[openstack-dev] [all] Proper use of 'git review -R'

Jeremy Stanley fungi at yuggoth.org
Tue Dec 30 16:37:25 UTC 2014


On 2014-12-30 09:46:35 -0500 (-0500), David Kranz wrote:
[...]
> Can some one explain when we should *not* use -R after doing 'git
> commit --amend'?
[...]

In the standard workflow this should never be necessary. The default
behavior in git-review is to attempt a rebase and then undo it
before submitting. If the rebase shows merge conflicts, the push
will be averted and the user instructed to deal with those
conflicts. Using -R will skip this check and allow you to push
changes which can't merge due to conflicts.

> From git-review doc:
> 
> -R, --no-rebase
> Do not automatically perform a rebase before submitting the
> change to Gerrit.
> 
> When submitting a change for review, you will usually want it to
> be based on the tip of upstream branch in order to avoid possible
> conflicts. When amending a change and rebasing the new patchset,
> the Gerrit web interface will show a difference between the two
> patchsets which contains all commits in between.

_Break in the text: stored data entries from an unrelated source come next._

==> config.mk <==
export PLATFORM = sky130hd
export DESIGN_NAME = ptfb_datapath
export DESIGN_NICKNAME = d
export VERILOG_FILES = /design/src/design/ptfb_pkg.sv /design/src/design/ptfb_div.sv /design/src/design/ptfb_datapath.sv
export SDC_FILE = /design/constraint.sdc
export NUM_CORES = 2
export LEC_CHECK = 0
export BUFFER_PORTS_ARGS = -buffer_cell sky130_fd_sc_hd__buf_2
export CAP_MARGIN = 5
export CORE_UTILIZATION = 30
export CTS_CLUSTER_SIZE = 16
export DETAILED_ROUTE_END_ITERATION = 8
export PLACE_DENSITY = 0.41
export SETUP_SLACK_MARGIN = 0.02
export SYNTH_ARGS = -nofsm -noshare
export SYNTH_HDL_FRONTEND = slang
export SYNTH_HIERARCHICAL = 1
export SYNTH_SLANG_ARGS = --single-unit
==> constraint.sdc <==
create_clock -name clk -period 6.6 [get_ports clk]
set_input_delay 1.98 -clock clk [delete_from_list [all_inputs] [get_ports clk]]
set_output_delay 1.98 -clock clk [all_outputs]
set_load 0.1 [all_outputs]
==> src/design/ptfb_pkg.sv <==
// Shared types and constants for the planar texture coordinate block.
package ptfb_pkg;

	localparam int CW   = 32;
	localparam int FRAC = 16;
	localparam int QW   = FRAC + 1;
	localparam int NW   = CW + FRAC + 1;
	localparam int SW   = $clog2(QW);

	typedef enum logic [2:0] {
		ST_LOAD,
		ST_READ,
		ST_NUMS,
		ST_INIT,
		ST_DIV,
		ST_OUT
	} state_t;

	typedef struct packed {
		logic accept;
		logic rd_clr;
		logic rd_en;
		logic num_ld;
		logic div_init;
		logic div_step;
		logic rd_next;
		logic run_end;
	} cmd_t;

	typedef struct packed {
		logic div_done;
		logic last_idx;
	} sts_t;

endpackage

==> src/design/ptfb_div.sv <==
// Restoring divider lane: a rounded Q1.16 ratio, one quotient bit per step cycle.
module ptfb_div import ptfb_pkg::*; (
	input  logic          clk,
	input  logic          init,
	input  logic          step,
	input  logic [CW-1:0] num,
	input  logic [CW-1:0] den,
	output logic [QW-1:0] quot
);

	logic [NW-1:0] dividend;
	logic [CW-1:0] rem_q;
	logic [QW-1:0] low_q;
	logic [QW-1:0] quot_q;
	logic [CW:0]   trial;
	logic [CW:0]   diff;
	logic          ge;

	assign dividend = {1'b0, num, {FRAC{1'b0}}} + NW'(den >> 1);
	assign trial    = {rem_q, low_q[QW-1]};
	assign diff     = trial - {1'b0, den};
	assign ge       = trial >= {1'b0, den};

	always_ff @(posedge clk) begin
		if (init) begin
			rem_q <= dividend[NW-1:QW];
			low_q <= dividend[QW-1:0];
		end else if (step) begin
			rem_q  <= ge ? diff[CW-1:0] : trial[CW-1:0];
			low_q  <= {low_q[QW-2:0], 1'b0};
			quot_q <= {quot_q[QW-2:0], ge};
		end
	end

	assign quot = quot_q;

endmodule
## src/design/ptfb_pkg.sv

```systemverilog
// Shared types and constants for the planar texture coordinate block.
package ptfb_pkg;

	localparam int CW   = 32;
	localparam int FRAC = 16;
	localparam int QW   = FRAC + 1;
	localparam int NW   = CW + FRAC + 1;
	localparam int SW   = $clog2(QW);

	typedef enum logic [2:0] {
		ST_LOAD,
		ST_READ,
		ST_NUMS,
		ST_INIT,
		ST_DIV,
		ST_OUT
	} state_t;

	typedef struct packed {
		logic accept;
		logic rd_clr;
		logic rd_en;
		logic num_ld;
		logic div_init;
		logic div_step;
		logic rd_next;
		logic run_end;
	} cmd_t;

	typedef struct packed {
		logic div_done;
		logic last_idx;
	} sts_t;

endpackage

```

## src/design/ptfb_ctrl.sv

```systemverilog
// Controller state machine sequencing loading, store reads, division and output.
module ptfb_ctrl import ptfb_pkg::*; (
	input  logic clk,
	input  logic arst_n,
	input  logic in_valid,
	input  logic last_vertex,
	input  logic out_stall,
	input  sts_t sts,
	output cmd_t cmd,
	output logic in_stall,
	output logic out_valid
);

	state_t        state_q, state_d;
	logic [SW-1:0] step_q;
	logic          step_done;

	assign step_done = step_q == SW'(QW - 1);

	always_ff @(posedge clk or negedge arst_n) begin
		if (!arst_n) begin
			state_q <= ST_LOAD;
			step_q  <= '0;
		end else begin
			state_q <= state_d;
			if (state_q == ST_INIT) begin
				step_q <= '0;
			end else if (state_q == ST_DIV) begin
				step_q <= step_q + SW'(1);
			end
		end
	end

	always_comb begin
		state_d   = state_q;
		cmd       = '0;
		in_stall  = 1'b1;
		out_valid = 1'b0;
		case (state_q)
			ST_LOAD: begin
				in_stall   = 1'b0;
				cmd.accept = in_valid;
				if (in_valid && last_vertex) begin
					cmd.rd_clr = 1'b1;
					state_d    = ST_READ;
				end
			end
			ST_READ: begin
				cmd.rd_en = 1'b1;
				state_d   = ST_NUMS;
			end
			ST_NUMS: begin
				cmd.num_ld = 1'b1;
				state_d    = ST_INIT;
			end
			ST_INIT: begin
				cmd.div_init = 1'b1;
				state_d      = ST_DIV;
			end
			ST_DIV: begin
				cmd.div_step = 1'b1;
				if (step_done || sts.div_done) begin
					state_d = ST_OUT;
				end
			end
			ST_OUT: begin
				out_valid = 1'b1;
				if (!out_stall) begin
					if (sts.last_idx) begin
						cmd.run_end = 1'b1;
						state_d     = ST_LOAD;
					end else begin
						cmd.rd_next = 1'b1;
						state_d     = ST_READ;
					end
				end
			end
			default: begin
				state_d = ST_LOAD;
			end
		endcase
	end

endmodule

```
**config.mk**
```make
export PLATFORM = sky130hd
export DESIGN_NAME = tcce_cursor_step
export DESIGN_NICKNAME = d
export VERILOG_FILES = /design/src/rtl/tcce_pkg.sv /design/src/rtl/tcce_cursor_step.sv
export SDC_FILE = /design/constraint.sdc
export NUM_CORES = 1
export LEC_CHECK = 0
export BUFFER_PORTS_ARGS = -buffer_cell sky130_fd_sc_hd__buf_2
export CORE_MARGIN = 10
export CORE_UTILIZATION = 53
export DETAILED_ROUTE_END_ITERATION = 12
export MAX_ROUTING_LAYER = met4
export PLACE_DENSITY = 0.81
export SETUP_SLACK_MARGIN = 0.15
export SYNTH_ARGS = -nofsm -noshare
export SYNTH_HDL_FRONTEND = slang
export SYNTH_SLANG_ARGS = --single-unit
```
**constraint.sdc**
```tcl
create_clock -name vclk -period 10
set_input_delay 2 -clock vclk [all_inputs]
set_output_delay 2 -clock vclk [all_outputs]
set_load 0.1 [all_outputs]
```
**src/rtl/tcce_pkg.sv**
```systemverilog
`timescale 1ns / 1ps
// ----------------------------------------------------------------------------
// tcce_pkg
// Shared geometry, character codes, tables and types of the cursor engine.
// ----------------------------------------------------------------------------
package tcce_pkg;

    localparam int COLUMNS  = 80;
    localparam int ROWS     = 25;
    localparam int TAB_STOP = 4;

    localparam int CELLS  = COLUMNS * ROWS;
    localparam int COL_W  = $clog2(COLUMNS);
    localparam int ROW_W  = $clog2(ROWS);
    localparam int ADDR_W = $clog2(CELLS);
    localparam int CELL_W = 16;

    // configuration port
    localparam int CFG_IDX_W  = 1;
    localparam int CFG_DATA_W = 8;
    localparam logic [CFG_IDX_W-1:0] REG_CONSOLE_ENABLE = 1'b0;
    localparam logic [CFG_IDX_W-1:0] REG_CELL_ATTRIBUTE = 1'b1;
    localparam logic [7:0]           ATTR_RESET         = 8'h07;

    // commands
    localparam logic CMD_PUT  = 1'b0;
    localparam logic CMD_READ = 1'b1;

    // character codes
    localparam logic [7:0] CH_NUL   = 8'h00;
    localparam logic [7:0] CH_BS    = 8'h08;
    localparam logic [7:0] CH_TAB   = 8'h09;
    localparam logic [7:0] CH_NL    = 8'h0A;
    localparam logic [7:0] CH_CR    = 8'h0D;
    localparam logic [7:0] CH_SPACE = 8'h20;

    // blank light grey on black
    localparam logic [CELL_W-1:0] RESET_CELL = 16'h0720;

    // next tab stop for every column, may reach COLUMNS (wrap handled later)
    typedef logic [COL_W:0] tab_table_t [COLUMNS];

    function automatic tab_table_t build_tab_table();
        tab_table_t t;
        for (int i = 0; i < COLUMNS; i++)
        begin
            t[i] = (COL_W + 1)'(i - (i % TAB_STOP) + TAB_STOP);
        end
        return t;
    endfunction

    localparam tab_table_t TAB_NEXT = build_tab_table();

    // outcome of one put on the cursor
    typedef struct packed {
        logic [COL_W-1:0]  col;
        logic [ROW_W-1:0]  row;
        logic              store;
        logic              scroll;
        logic [ADDR_W-1:0] addr;
    } tcce_step_t;

    // screen store access for one cycle
    typedef struct packed {
        logic              we;
        logic [ADDR_W-1:0] waddr;
        logic [CELL_W-1:0] wdata;
        logic              re;
        logic [ADDR_W-1:0] raddr;
    } tcce_mem_req_t;

endpackage

```
**src/rtl/tcce_cursor_step.sv**
```systemverilog
`timescale 1ns / 1ps
// ----------------------------------------------------------------------------
// tcce_cursor_step
// Cursor movement for one character, with column wrap and scroll detect.
// ----------------------------------------------------------------------------
module tcce_cursor_step
    import tcce_pkg::*;
(
    input  logic [COL_W-1:0] col,
    input  logic [ROW_W-1:0] row,
    input  logic [7:0]       char_code,
    input  logic             active,
    output tcce_step_t       step
);

    always_comb
    begin
        logic [COL_W:0] c;
        logic [ROW_W:0] r;
        logic           store;
        logic           scroll;

        c     = {1'b0, col};
        r     = {1'b0, row};
        store = 1'b0;

        if (active)
        begin
            unique case (char_code)
                CH_NL:
                begin
                    c = '0;
                    r = r + 1'b1;
                end
                CH_CR:
                begin
                    c = '0;
                end
                CH_TAB:
                begin
                    c = TAB_NEXT[col];
                end
                CH_BS:
                begin
                    if (col != '0)
                    begin
                        c = c - 1'b1;
                    end
                    else if (row != '0)
                    begin
                        c = (COL_W + 1)'(COLUMNS - 1);
                        r = r - 1'b1;
                    end
                end
                default:
                begin
                    store = 1'b1;
                    c     = c + 1'b1;
                end
            endcase
        end

        if (c >= (COL_W + 1)'(COLUMNS))
        begin
            c = '0;
            r = r + 1'b1;
        end

        scroll = (r >= (ROW_W + 1)'(ROWS));
        if (scroll)
        begin
            r = (ROW_W + 1)'(ROWS - 1);
        end

        step.col    = c[COL_W-1:0];
        step.row    = r[ROW_W-1:0];
        step.store  = store;
        step.scroll = scroll;
        step.addr   = ADDR_W'(int'(row) * COLUMNS + int'(col));
    end

endmodule

```
==> summary.md, run 1 <==
| Metric | Value |
|---|---|
| Status | complete, no violations |
| Max incr delay on CP | 0.49 ns |
| I/O Buffers | 46 |
| Crit path cell chain | buf_2 -> inv_1 -> ha_1 -> nor4b_2 -> or3_1 -> mux2i_1 -> o21ai_1 -> ha_1 -> and4_1 -> a2111oi_4 -> nor2_2 -> a2111oi_2 -> buf_2 |
| Grt peak-use layer | met2 |
| TNS Setup | 0 ns |
| Met3 GRT Util | 0.657% |
| Initial cell density of the core | 57.2% |
| Vias in the first global route | 1692 |
| Fill cells | 284 |
| Slew @ Worst Pin | 0.551 ns |
| Maximum fanout along the worst path | 7 |
| Top Ports | 46 |
| Die Width | 75.3 microns |
| Startpoint Class | input pin |
| Static leakage | 0.791 nW |
| Post-Syn Area per Cell | 7.33 sq um |
| Share of post-route cells with drive strength above 1 | 28.2% |
| Hpwl dp | 3750 microns |
| Number of antenna violations at the first check in global routing | 0 |
| Register area | 0 sq um |
| Share of the synthesized area in the top cell type | 13.1% |
| Largest cells by area after synthesis | ha_1 (13%), xnor2_1 (6.0%), a21oi_1 (3.7%) |
| Seq_cells | 0 |
| Routed vias/inst | 6.33 |
| Final wirelength | 4670 microns |
| Routed len/inst | 16.3 microns |
| Setup CP Type | input pin to primary output |
| Most common cell in the netlist | ha_1 |
| Synth cell count leaders | ha_1 (17), nor2_1 (16), inv_1 (15), nand2_1 (15), a21oi_1 (12) |
| Slew margin rel. | 63.2% |
| First-pass GRT wire length | 7680 microns |
| Hold wc startpoint | col[1] |
| Clock buffer count | 0 |
| FP Rows | 19 |
| Max Clock Freq | 138 MHz |
| Postcts setup bufs | 0 |
| Final Hold Fails | 0 |
| Worst hold path type | input pin to primary output |
| Met2 GRT Util | 28.3% |
| RSZ-0062 raised after global routing | false |
| Synthesized instance count | 221 |
| Global routing usage on met1 | 21.5% |
| Number of diodes | 0 |
| Cell Pwr Density | 106 nW/um^2 |
| Total die area | 5670 sq um |
| Routability cong. | 0.923 |
| Seq/Total Area, Yosys | 0% |
| Ys Warns | 0 |
| Final hold slack | 4.43 ns |
| Worst Hold Depth | 2 |
| DRC | 0 |
| Post-synth top area cell | ha_1 |
| Post-CTS resize count | 0 |
| CP max-delay cell | nor4b_2 |
| Final setup viols | 0 |
| ANT nets after route | 0 |
| Die Ht | 75.3 microns |
| Distinct cell type count after synthesis | 67 |
| Max VDD drop | 151 uV |
| DR vias | 1810 |
| Slew Limit Fails | 0 |
| Overall routing resource usage | 16.5% |
| # hold bufs at CTS | 0 |
| Mapped cell area | 1620 sq um |
| Nets | 297 |
| Fin crit period | 7.25 ns |
| CP Capture Type | primary output |
| Req. time, crit path | 8.00 ns |
| Fin crit share | 72.5% |
| Area delta synth->final | 11.7% |
| CP arrival | 5.25 ns |
| Total grt overflow | 0 |
| Core area | 2830 sq um |
| Largest net degree at the start of global routing | 19 |
| DR pass1 iterations | 6 |
| Starting DRT DRC Count | 261 |
| Hold endpoint | step[1] |
| Max Cap Viol | 0 |
| Syn nets | 261 |
## logic make-up (layout without fill, tap and decap cells)
group	count (synthesis)	after routing	synth area share [%]
buffers and inverters	27	61	8.35
XOR/XNOR	13	13	7.03
adder cells (fa/ha/maj)	19	19	15.6
multiplexers	5	5	3.17
AO/OA/AOI/OAI	69	69	32.2
AND/OR/NAND/NOR	88	88	33.6
## cells in the final DEF, fill, tap and decap left out, types with 7 or more instances in the layout
| master | instances |
|---|---|
| a21oi_1 | 12 |
| o21ai_0 | 8 |
| ha_1 | 17 |
| buf_2 | 46 |
| inv_1 | 15 |
| nor2_1 | 16 |
| xnor2_1 | 11 |
| nand2_1 | 15 |
| and3_1 | 7 |
| nor3_1 | 7 |
## per-layer routing
| metal | part of all wire, % | up-vias |
|---|---|---|
| met1 | 45 | 813 |
| met5 | 0 | - |
| met4 | 0.66 | 0 |
| met3 | 6.4 | 6 |
| met2 | 48 | 87 |
| li1 | - | 904 |
## critical path, delay by kind of cell
kind,cells,cell delay (ns)
adders and majority gates,2,0.50
muxes,1,0.19
buffers and inverters,3,0.74
and+or+nand+nor,4,0.98
AOI/OAI and AO/OA,3,0.84
## final cells by class
class / count / area [sq um] / area share, %
Tap cell: 31 / 38.8 / 2.14
Multi-Input combinational cell: 194 / 1480 / 82.0
Timing Repair Buffer: 46 / 230 / 12.7
Inverter: 15 / 56.3 / 3.11
## power breakdown
part | internal [mW] | switching (mW) | total, mW | leakage [nW]
combinational | 0.0400 | 0.151 | 0.191 | 0.791
clock | 0 | 0 | 0 | 0
sequential | 0 | 0 | 0 | 0
## worst max-delay path by stage
stage | slack [ns] | end | start | cells after the start
after floorplan | 1.74 | step[14] | row[1] | 11
after global placement | 2.92 | step[13] | row[1] | 13
after detailed placement | 2.73 | step[13] | row[1] | 13
after CTS | 2.72 | step[13] | row[1] | 13
after global routing | 2.47 | step[13] | row[1] | 13
final | 2.75 | step[13] | row[1] | 13
## metrics by stage
stage	power, mW	util [%]	instances	instance area [sq um]	setup slack (ns)
floorplan	0.161	-	221	1620	1.74
global placement	0.190	64.0	286	1810	2.92
detailed placement	0.191	64.0	286	1810	2.73
CTS	0.192	64.0	286	1810	2.72
global route	0.201	64.0	286	1810	2.47
finish	0.191	64.0	286	1810	2.75
(Power assumes the default switching activity.)
==> run 2, diff against run 1 <==
--- a/config.mk
+++ b/config.mk
@@ -5,6 +5,7 @@
 export SDC_FILE = /design/constraint.sdc
 export NUM_CORES = 1
 export LEC_CHECK = 0
+export ABC_AREA = 1
 export BUFFER_PORTS_ARGS = -buffer_cell sky130_fd_sc_hd__buf_2
 export CORE_MARGIN = 10
 export CORE_UTILIZATION = 53
==> constraint.sdc (replaced) <==
create_clock -name vclk -period 7
set_input_delay 1.4 -clock vclk [all_inputs]
set_output_delay 1.4 -clock vclk [all_outputs]
set_load 0.1 [all_outputs]
==> run 2 against run 1 <==
Wire length fell by 0.88%. Via count rose by 12%. Final cell count rose by 31%. Flip-flop and latch count did not move. Global-route usage fell by 1.0 points. Die area rose by 2.6%. Area after synthesis rose by 3.6%. Sequential share of layout area did not move. Synthesized cell count rose by 34%. Critical path depth rose by 7. Highest routed layer unchanged.
==> summary.md, run 2 <==
| Metric | Value |
|---|---|
| Status | complete, no violations (unchanged) |
| Max Cap Viol | 0 (unchanged) |
| Top Ports | 46 (unchanged) |
| Die Ht | 76.2 microns (was 75.3 microns) |
| Seq/Total Area, Yosys | 0% (unchanged) |
| FP Rows | 20 (was 19) |
| Final hold slack | 3.22 ns (was 4.43 ns) |
| Req. time, crit path | 5.60 ns (was 8.00 ns) |
| Synth Area in Compound Gates | 15.1% (was 32.2%) |
| # hold bufs at CTS | 0 (unchanged) |
| Post-Syn Area per Cell | 5.66 sq um (was 7.33 sq um) |
| Slew margin rel. | 67.2% (was 63.2%) |
| Number of diodes | 0 (unchanged) |
| Pint | 50.4 uW (was 40.0 uW) |
| Postcts setup bufs | 0 (unchanged) |
| Area of placed instances | 1890 sq um (was 1810 sq um) |
| Cell count after placement | 376 (was 286) |
| Fill cells | 336 (was 284) |
| RSZ-0062 raised after global routing | false (unchanged) |
| Routability cong. | 1.01 (was 0.923) |
| Overall routing resource usage | 15.5% (was 16.5%) |
| Post-route cell area | 1890 sq um (was 1810 sq um) |
| Ys Warns | 0 (unchanged) |
| Final setup viols | 0 (unchanged) |
| Power Total | 276 uW (was 191 uW) |
| Max Clock Freq | 179 MHz |
| Routed vias/inst | 5.39 (was 6.33) |
| Syn nets | 336 (was 261) |
| Register area | 0 sq um (unchanged) |
| Cell Pwr Density | 146 nW/um^2 (was 106 nW/um^2) |
| Post-Synth Simple-Gate Area | 47.8% (was 33.6%) |
| I/O Buffers | 46 (unchanged) |
| Largest net degree at the start of global routing | 16 (was 19) |
| DRC | 0 (unchanged) |
| Combinational share of power | 100.0% (about the same) |
| Setup WS pre-CTS | 1.45 ns (was 2.73 ns) |
| First-pass GRT wire length | 8140 microns (was 7680 microns) |
| Final WS setup | 1.42 ns (was 2.75 ns) |
| Slew @ Worst Pin | 0.495 ns (was 0.551 ns) |
| Distinct cell type count after synthesis | 36 (was 67) |
| Fin crit period | 5.58 ns |
| Core area | 3050 sq um (was 2830 sq um) |
| Met3 GRT Util | 2.00% (was 0.657%) |
| ANT nets after route | 0 (unchanged) |
| Commonest non-fill, non-tap cell in the layout | nand2_1 (was buf_2) |
| Worst hold path type | input pin to primary output (unchanged) |
| Synth Area in Adders | 15.1% (was 15.6%) |
| Synth cell count leaders | nand2_1 (58), inv_1 (37), nor2_1 (36) (was ha_1 (17), nor2_1 (16), inv_1 (15), nand2_1 (15), a21oi_1 (12)) |
| Mapped cell area | 1680 sq um (was 1620 sq um) |
| Static leakage | 0.988 nW (was 0.791 nW) |
| Slew Limit Fails | 0 (unchanged) |
| Die Width | 76.2 microns (was 75.3 microns) |
| Final wirelength | 4630 microns (was 4670 microns) |
| Initial cell density of the core | 54.9% (was 57.2%) |
| Xor and xnor fraction of the mapped netlist area | 6.79% (was 7.03%) |
| Maximum fanout along the worst path | 8 (was 7) |
| Total grt overflow | 0 (unchanged) |
| Synthesized instance count | 296 (was 221) |
| Startpoint Class | input pin (unchanged) |
| CP Capture Type | primary output (unchanged) |
| Hpwl dp | 3820 microns (was 3750 microns) |
| Largest cells by area after synthesis | nand2_1 (13%), ha_1 (13%), nand3_1 (9.0%) (was ha_1 (13%), xnor2_1 (6.0%), a21oi_1 (3.7%)) |
| Nets | 374 (was 297) |
| Starting DRT DRC Count | 206 (was 261) |
| Fin cells | 376 (was 286) |
| Psw | 225 uW (was 151 uW) |
| Post-synth top area cell | nand2_1 (was ha_1) |
| Most common cell in the netlist | nand2_1 (was ha_1) |
| DR vias | 2027 (was 1810) |
| CP arrival | 4.18 ns (was 5.25 ns) |
| DR pass1 iterations | 4 (was 6) |
| Vias in the first global route | 1856 (was 1692) |
| Most frequent cells in the layout | nand2_1 (58), buf_2 (46), inv_1 (37) (was buf_2 (46), ha_1 (17), nor2_1 (16)) |
| Post-synthesis mux area share | 0% (was 3.17%) |
| Largest family of logic cells by synthesized area | simple AND/OR/NAND/NOR gates (unchanged) |
| Routed len/inst | 12.3 microns (was 16.3 microns) |
| Clock buffer count | 0 (unchanged) |
| Setup CP Type | input pin to primary output (unchanged) |
| Share of post-route cells with drive strength above 1 | 25.3% (was 28.2%) |
| Met2 GRT Util | 25.5% (was 28.3%) |
| Total die area | 5810 sq um (was 5670 sq um) |
| Grt peak-use layer | met2 (unchanged) |
| Max VDD drop | 168 uV (was 151 uV) |
| Final Core Density | 61.8% (was 64.0%) |
| Fin crit share | 79.7% |
| Seq pwr share | 0% (about the same) |
| Clk pwr share | 0% (about the same) |
| Share of the synthesized area in the top cell type | 13.0% (was 13.1%) |
| Seq_cells | 0 (unchanged) |
| Area delta synth->final | 12.6% (was 11.7%) |
| Global routing usage on met1 | 20.3% (was 21.5%) |
| Post-CTS resize count | 0 (unchanged) |
| TNS Setup | 0 ns (unchanged) |
| Sw frac | 81.7% (was 79.1%) |
| Number of antenna violations at the first check in global routing | 0 (unchanged) |
| Final Hold Fails | 0 (unchanged) |
run 2: kinds of logic (layout without fill, tap and decap cells):
group / count (synthesis) / in the layout
buffers and inverters: 58 / 94
AOI/OAI and AO/OA: 40 / 40
and+or+nand+nor: 166 / 166
adders and majority gates: 19 / 19
xor gates and xnor gates: 13 / 13
run 2: power by group through the flow:
stage	Sequential, mW	Clock (mW)	Combinational (mW)
floorplan	0	0	0.236
finish	0	0	0.276
global placement	0	0	0.274
CTS	0	0	0.277
detailed placement	0	0	0.276
global route	0	0	0.293
run 2: final cells by class:
type / instances / area, sq um / share of cell area, %
multi-input cells: 238 / 1420 / 75.3
repair buffers: 46 / 230 / 12.2
inverters: 48 / 180 / 9.54
well taps: 44 / 55.1 / 2.92
run 2: layer usage:
metal	vias up	wire [microns]
met3	4	319
li1	1040	-
met2	66	2080
met1	917	2200
met5	-	0
met4	0	34
run 2: path summary, 6_finish.rpt:
kind | start | end | slack [ns] | depth (start not counted)
min | col[0] | step[0] | 3.22 | 2
max | col[0] | step[15] | 1.42 | 20
run 2: worst max-delay path, cell delays in order:
cell and delay (ns):
buf_2 0.13, inv_1 0.15, ha_1 0.30, nand2_1 0.14, nor2_4 0.22, nand2_1 0.16, nand2_2 0.11, nand2_1 0.07
nand2_1 0.07, nand2_1 0.13, ha_1 0.26, xnor2_1 0.13, nand2_1 0.06, nand2_1 0.04, inv_1 0.07, nand3_1 0.08
nand3_2 0.07, nand2_2 0.05, nor2_1 0.08, buf_2 0.43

This may confuse
> many reviewers that would expect to see a much simpler differ‐
> ence.

While not entirely incorrect, it could stand to be updated with
slightly more clarification around the fact that git-review (since
around 1.16 a few years ago) does not push an automatically rebased
change for you unless you are using -F/--force-rebase.

If you are finding changes which are gratuitously rebased, this is
likely either from a contributor who does not use the recommended
change update workflow, has modified their rebase settings or
perhaps is running a very, very old git-review version.